Paul Wouters presentation on DNSSEC in Linux

In the presentation, Paul talks about the difference between Fedora and Red Hat Linux and then dives into what needed to be modified to support DNSSEC. He provides some insight into their experiences using DNSSEC in different configurations and with different tools.

Paul also spoke about support for the DANE protocol to use DNSSEC to validate SSL/TLS certificates and in particular his TLSA Validator add-on for the Firefox browser and his “hash-slinger” tool that generates TLSA records.  Both tools are available at his site at:

http://people.redhat.com/pwouters/

It was a great presentation to hear, and Paul is very active within the DNSSEC community working on tools such as these to help get DNSSEC further deployed. It is well worth some time checking out his tools.

Oct 19

Walking Through Setting Up A TLSA Record for DNSSEC/DANE

In a post titled “DNSSEC and Certificates” today, Shumon Huque provides a nice walk-through of the steps needed to get set up with a TLSA record in DNS to tie a SSL/TLS certificate into the global chain-of-trust created by DNSSEC. First, though, he explains very succinctly why we should care about security issues related to current certificate authorities (CAs) and how the new DANE protocol helps address this.

He then steps through what he had to do with openssl to create the appropriate TLSA record for his existing SSL certificate (and points out the availability of Paul Wouters hash-slinger tool to make this even easier).

It’s good to see posts like this explaining the process and we’ll be looking to add tutorials like this to our site as we continue to expand our DANE coverage in the weeks and months ahead.

By the way, Shumon will be one of the speakers at our ION San Diego conference on December 11th.  If you want to learn about DNSSEC and IPv6 topics and can get to San Diego, we’d definitely suggest you consider attending!

P.S. We’ve added Shumon’s site to the list of DANE test sites that developers can use to test out new DANE applications.

Oct 10

21 Sites You Can Use To Test DANE Support (DNSSEC + SSL/TLS)
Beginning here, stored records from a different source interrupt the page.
This is an optimization exercise on Yosys and OpenROAD, whose aim is small area, a short achievable clock period and few clock cycles per item, not a production implementation.
The RTL was checked by simulation tests, not by an equivalence proof against the original design.
Power is estimated from default activity; no workload was simulated.

==> design.v <==
module link_parser #(
    parameter CTR_W = 32
) (
    input  wire             clk,
    input  wire             rst,           
    input  wire             in_valid,
    input  wire [7:0]       in_data,
    output wire             in_ready,
    output wire             out_valid,
    input  wire             out_ready,
    output wire [7:0]       out_data,
    output wire             out_last,
    output reg  [CTR_W-1:0] err_framing,
    output reg  [CTR_W-1:0] err_length,
    output reg  [CTR_W-1:0] err_crc
);
    localparam [7:0] START   = 8'hAA;
    localparam [7:0] VERSION = 8'h01;
    localparam [7:0] STOP    = 8'h55;
    localparam [7:0] MAX_LEN = 8'd240;
    localparam integer N = 245;
    localparam [2:0] S_WAIT     = 3'd0,
                     S_HDR0     = 3'd1,
                     S_HDR1     = 3'd2,
                     S_HDR2     = 3'd3,
                     S_HDR3     = 3'd4,
                     S_PAYLOAD  = 3'd5,
                     S_CHECKSUM = 3'd6,
                     S_END      = 3'd7;
    reg       in_rdy;
    reg       ir_v;
    reg [7:0] ir_d;
    assign in_ready = in_rdy;
    always @(posedge clk) begin
        ir_d <= in_data;
        if (rst) ir_v <= 1'b0;
        else     ir_v <= in_valid && in_rdy;
    end
    reg [2:0] stage;
    reg [7:0] crc;
    reg [7:0] rem;                 
    reg [7:0] crc_next;
    integer k;
    always @(*) begin
        crc_next = ((stage == S_HDR0) ? 8'h00 : crc) ^ ir_d;
        for (k = 0; k < 8; k = k + 1)
            crc_next = crc_next[7] ? ((crc_next << 1) ^ 8'h31) : (crc_next << 1);
    end
    wire p_wait = ir_v && stage == S_WAIT;
    wire p_hdr0 = ir_v && stage == S_HDR0;
    wire p_hdr3 = ir_v && stage == S_HDR3;
    wire p_pay  = ir_v && stage == S_PAYLOAD;
    wire p_chk  = ir_v && stage == S_CHECKSUM;
    wire p_end  = ir_v && stage == S_END;
    wire len_bad = ir_d > MAX_LEN;
    wire crc_ok  = ir_d == crc;
    wire stop_ok = ir_d == STOP;
    reg  st_store;
    wire wr_en  = ir_v && st_store;
    wire commit = p_end && stop_ok;
    wire abort  = (p_hdr3 && len_bad) || (p_chk && !crc_ok) || (p_end && !stop_ok);
    reg ev_fram, ev_len, ev_crc;
    always @(posedge clk) begin
        if (rst) begin
            stage   <= S_WAIT;
            st_store <= 1'b0;
            ev_fram <= 1'b0;
            ev_len  <= 1'b0;
            ev_crc  <= 1'b0;
        end else begin
            ev_len  <= p_hdr3 && len_bad;
            ev_crc  <= p_chk && !crc_ok;
            ev_fram <= p_end && !stop_ok;
            if (ir_v) begin
                case (stage)
                    S_WAIT:     if (ir_d == START) stage <= S_HDR0;
                    S_HDR0:     stage <= (ir_d == VERSION) ? S_HDR1 : S_WAIT;
                    S_HDR1:     stage <= S_HDR2;
                    S_HDR2:     stage <= S_HDR3;
                    S_HDR3:     stage <= len_bad ? S_WAIT :
                                         (ir_d == 8'd0) ? S_CHECKSUM : S_PAYLOAD;
                    S_PAYLOAD:  if (rem == 8'd1) stage <= S_CHECKSUM;
                    S_CHECKSUM: stage <= crc_ok ? S_END : S_WAIT;
                    default:    stage <= S_WAIT;
                endcase
                case (stage)
                    S_HDR0:     st_store <= (ir_d == VERSION);
                    S_HDR1:     st_store <= 1'b1;
                    S_HDR2:     st_store <= 1'b1;
                    S_HDR3:     st_store <= !len_bad && (ir_d != 8'd0);
                    S_PAYLOAD:  st_store <= (rem != 8'd1);
                    default:    st_store <= 1'b0;
                endcase
            end
        end
    end
    always @(posedge clk) begin
        if (ir_v && stage != S_CHECKSUM && stage != S_END && stage != S_WAIT)
            crc <= crc_next;
        if (p_hdr3)
            rem <= ir_d;
        else if (p_pay)
            rem <= rem - 1'b1;
    end
    always @(posedge clk) begin
        if (rst) begin
            err_framing <= {CTR_W{1'b0}};
            err_length  <= {CTR_W{1'b0}};
            err_crc     <= {CTR_W{1'b0}};
        end else begin
            if (ev_fram) err_framing <= err_framing + 1'b1;
            if (ev_len)  err_length  <= err_length + 1'b1;
            if (ev_crc)  err_crc     <= err_crc + 1'b1;
        end
    end
    localparam integer R = 256;
    localparam integer D = 8;     
    reg  [7:0]     T;
    reg  [7:0]     last;           
    reg  [8*R-1:0] ring;           
    wire [7:0] vq = ~T;            
    reg        ractive;            
    reg  [7:0] rq;                 
    reg  [7:0] rtap;               
    reg  [1:0] rs;                 
    reg  [7:0] rrem;               
    reg        room;               
    reg        in_att;             
    reg  [7:0] s_cur;              
    reg        cpend;              
    reg  [7:0] qm [0:D-1];
    reg  [3:0] qh, qt;
    reg  [4:0] qn;
    reg  [8:0] wb0, wb1;
    reg  [1:0] wbn;
    reg  [7:0] span;
    wire       live    = ractive || in_att || (qn != 5'd0);
    wire       vq_busy = live && (rtap == 8'hFF || rtap < span);
    wire       next_ok = (vq == last - 1'b1);    
    wire       p_st  = wr_en && !abort;
    wire       c_v   = (wbn != 2'd0) || p_st;
    wire [8:0] c     = (wbn != 2'd0) ? wb0 : {stage == S_HDR1, ir_d};
    wire       wr    = c_v && !vq_busy && (c[8] || next_ok);
    wire       pop_w = wr && (wbn != 2'd0);
    wire       psh_w = p_st && !(wr && wbn == 2'd0);
    wire [1:0] wbn_nx = abort ? 2'd0 : wbn + psh_w - pop_w;
    wire       t_start = wr && c[8];             
    wire       push_q  = cpend && wbn == 2'd0;   
    wire       cpend_nx = commit || (cpend && !push_q);
    wire [7:0] tail = ring[8*R-1 -: 8];
    wire [7:0] inj  = wr ? c[7:0] : tail;
    always @(posedge clk)
        ring <= {ring[8*R-9:0], inj};
    wire [7:0] slot = ring[8*rtap +: 8];
    wire       over = ractive && rs == 2'd3 && rrem == 8'd0;
    wire       cap  = ractive && !over && room;      
    reg       p_v, o0_v, o1_v;
    reg [7:0] p_d, o0_d, o1_d;
    reg       p_len, p_l, o0_l, o1_l;
    wire      p_last = p_len ? (p_d == 8'd0) : p_l;
    wire pop = o0_v && out_ready;
    wire mv  = p_v && !(o1_v && !pop);       
    wire [1:0] t_now = {1'b0, p_v} + {1'b0, o0_v} + {1'b0, o1_v};
    wire [1:0] t_nx  = t_now + cap - pop;
    wire [7:0] qhead = qm[qh];
    wire       jump  = (!ractive || over) && qn != 5'd0;
    reg  [7:0] rq_nx;
    always @(*) begin
        if (ractive && !over)
            rq_nx = cap ? rq - 1'b1 : rq;
        else if (qn != 5'd0)
            rq_nx = qhead;
        else if (in_att)
            rq_nx = s_cur;
        else
            rq_nx = t_start ? vq : last;
    end
    integer i;
    always @(posedge clk) begin
        if (rst) begin
            T       <= 8'd0;
            last    <= 8'd0;
            ractive <= 1'b0;
            rq      <= 8'hFF;
            span    <= 8'hFF;
            rtap    <= 8'hFF;
            rs      <= 2'd0;
            room    <= 1'b0;
            in_att  <= 1'b0;
            cpend   <= 1'b0;
            wbn     <= 2'd0;
            qh      <= 4'd0;
            qt      <= 4'd0;
            qn      <= 5'd0;
            in_rdy  <= 1'b0;
            p_v     <= 1'b0;
            o0_v    <= 1'b0;
            o1_v    <= 1'b0;
        end else begin
            T      <= T + 1'b1;
            if (wr) last <= vq;
            in_rdy <= wbn_nx == 2'd0 && qn + push_q - jump + cpend_nx <= D - 1;
            span   <= rq_nx - (wr ? vq : last);
            room   <= t_nx != 2'd3;
            wbn    <= wbn_nx;
            cpend  <= cpend_nx;
            if (t_start) begin
                in_att <= 1'b1;
                s_cur  <= vq;
            end else if (push_q || abort) begin
                in_att <= 1'b0;
            end
            if (push_q)
                qt <= (qt == D - 1) ? 4'd0 : qt + 1'b1;
            if (jump)
                qh <= (qh == D - 1) ? 4'd0 : qh + 1'b1;
            qn <= qn + push_q - jump;
            rq   <= rq_nx;
            rtap <= rq_nx + T + 1'b1;
            if (jump) begin
                ractive <= 1'b1;
                rs      <= 2'd0;
            end else if (over) begin
                ractive <= 1'b0;
            end else if (cap) begin
                case (rs)
                    2'd0: rs <= 2'd1;
                    2'd1: rs <= 2'd2;
                    2'd2: rs <= 2'd3;
                    default: ;
                endcase
            end
            if (cap)     p_v <= 1'b1;
            else if (mv) p_v <= 1'b0;
            if (pop) begin
                o0_v <= o1_v || mv;
                o1_v <= o1_v && mv;
            end else if (mv) begin
                if (o0_v) o1_v <= 1'b1;
                else      o0_v <= 1'b1;
            end
        end
        if (push_q)
            qm[qt] <= s_cur;
        if (pop_w) wb0 <= (wbn == 2'd2) ? wb1 : {stage == S_HDR1, ir_d};
        else if (psh_w && wbn == 2'd0) wb0 <= {stage == S_HDR1, ir_d};
        if (psh_w && (wbn - pop_w) == 2'd1) wb1 <= {stage == S_HDR1, ir_d};
        if (cap) begin
            if (rs == 2'd2)      rrem <= slot;
            else if (rs == 2'd3) rrem <= rrem - 1'b1;
            p_d   <= slot;
            p_len <= rs == 2'd2;
            p_l   <= rs == 2'd3 && rrem == 8'd1;
        end
        if (pop) begin
            if (o1_v) begin
                o0_d <= o1_d; o0_l <= o1_l;
                o1_d <= p_d;  o1_l <= p_last;
            end else begin
                o0_d <= p_d;  o0_l <= p_last;
            end
        end else if (mv) begin
            if (o0_v) begin o1_d <= p_d; o1_l <= p_last; end
            else      begin o0_d <= p_d; o0_l <= p_last; end
        end
    end
    assign out_valid = o0_v;
    assign out_data  = o0_d;
    assign out_last  = o0_l;
endmodule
Have you been working on an application that uses the new DANE protocol to combine the encryption of SSL/TLS with the strong integrity protection of DNSSEC? Have you been looking for a way to test your application with a variety of different test cases? If so, we’ve started compiling a list of sites that are currently publishing the TLSA records used by DANE. You can find the list at:

http://www.internetsociety.org/deploy360/resources/dane-test-sites/

As you’ll see on that page, we currently have sites listed for the following protocols and situations:

  • HTTP – Valid TLSA Record With Valid CA-signed TLS Certificate
  • HTTP – Valid TLSA Record With Valid Self-signed TLS Certificate
  • HTTP – Valid TLSA Record With Invalid CA-signed TLS Certificate
  • HTTP – Invalid TLSA Record
  • HTTP – Valid TLSA Record With Invalid DNSSEC Signature
  • SMTP
  • XMPP/Jabber

If you are currently publishing TLSA records, please do let us know and we’ll be glad to add your site to the list. In these early days we’d like to make it as easy as possible for developers to find sites with which they can test their apps.

Thanks – and we’re looking forward to seeing the wide deployment of DANE enabling a much more secure Internet!